I'm not sure inlining is that difficult. Java bytecode is a relatively straightforward language is it not? Especially if it doesn't have to be for all cases, which, if you're looking at eliminating small methods, it does not have to be.

Assuming Java has something like the Cecil library for MSIL, it should be a fairly straightforward task. Although, as you point out, so is fixing up a number.


In order to elide the out-of-line method the compiler must statically prove that it is impossible call outside the visibility of its optimization scope.

I'm not familiar with Java compilers but I'd hazard a guess that to exploit this optimization (if it were possible at all) they would probably have to significantly rework their code.


For a shipped app it shouldn't be too hard to perform it across all packages involved, right?


It becomes hard when the app uses reflection. When you want to remove some method foo, you not only have to make sure that it isn't referenced by some code, but also make sure that no code is passing the string "foo" to reflection API. This may be hard for many apps and is undecidable in general.

Actually, even in plain, reflection-less java it may be quite complicated because subclass methods can be invoked by superclass-typed variables. For every method invocation you need to find all possible subclasses whose objects can be assigned to variable on which the method is invoked. You need to know which subclasses are ever passed as superclass/interface arguments to methods. You need to know which subclasses are assigned to superclass/interface member/static variables. You need to know which subclasses are stored in superclass collections. And so on.


The compiler would have to see all code that is linked with the app, including the Android runtime that calls into the app's code in various ways.

In Java land these kinds of fancy optimizations usually happen in the JVM JIT at runtime. Would this help the size of those tables in Android's Dalvik/dexopt setup? In any case you can't ship a custom version of Dalvik with your app.


Maybe I'm not explaining well.

You've got class foo, with methods "DoBar" which calls "DoBazStep1(), DoBazStep2(), SomeHelper.CalcPosition()".

You use a Java bytecode toolkit and identify leaf functions, small functions, whatever the criteria needs to be. Then you check every callsite for those functions, and if found, remove the call, and inline the code, doing fixup on locals and parameters. Now, "DoBar" has a lot more bytecode in it, as the bodies of DoBazStep1 and the others are now contained in it.
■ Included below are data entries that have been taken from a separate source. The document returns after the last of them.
$ cat config.mk
export PLATFORM = sky130hd
export DESIGN_NAME = change_dispenser
export DESIGN_NICKNAME = d
export VERILOG_FILES = /design/src/rtl/vm_pkg.sv /design/src/rtl/coin_picker.sv /design/src/rtl/change_dispenser.sv
export SDC_FILE = /design/constraint.sdc
export NUM_CORES = 1
export LEC_CHECK = 0
export ABC_AREA = 1
export CAP_MARGIN = 20
export CORE_MARGIN = 1.5
export CORE_UTILIZATION = 45
export CTS_CLUSTER_SIZE = 40
export DETAILED_ROUTE_END_ITERATION = 10
export PLACE_DENSITY = 0.69
export REMOVE_ABC_BUFFERS = 1
export SLEW_MARGIN = 10
export SYNTH_ARGS = -nofsm -noshare
export SYNTH_HDL_FRONTEND = slang
export SYNTH_SLANG_ARGS = --single-unit
$ cat constraint.sdc
create_clock -name clk -period 2 [get_ports clk]
set_input_delay 0.3 -clock clk [delete_from_list [all_inputs] [get_ports clk]]
set_output_delay 0.3 -clock clk [all_outputs]
set_load 0.05 [all_outputs]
The small functions are completely removed.

This process can be done totally offline, on the compiled Java code. The runtime just sees that you wrote one big function, versus a bunch of small ones.

The only real work is making sure you got everything, and perhaps being clever with stack local allocations. As the FB team says they moved to a new style with lots of small functions, I'm assuming they aren't doing all sorts of metaprogramming and inheritance, but have just split things up at the function level.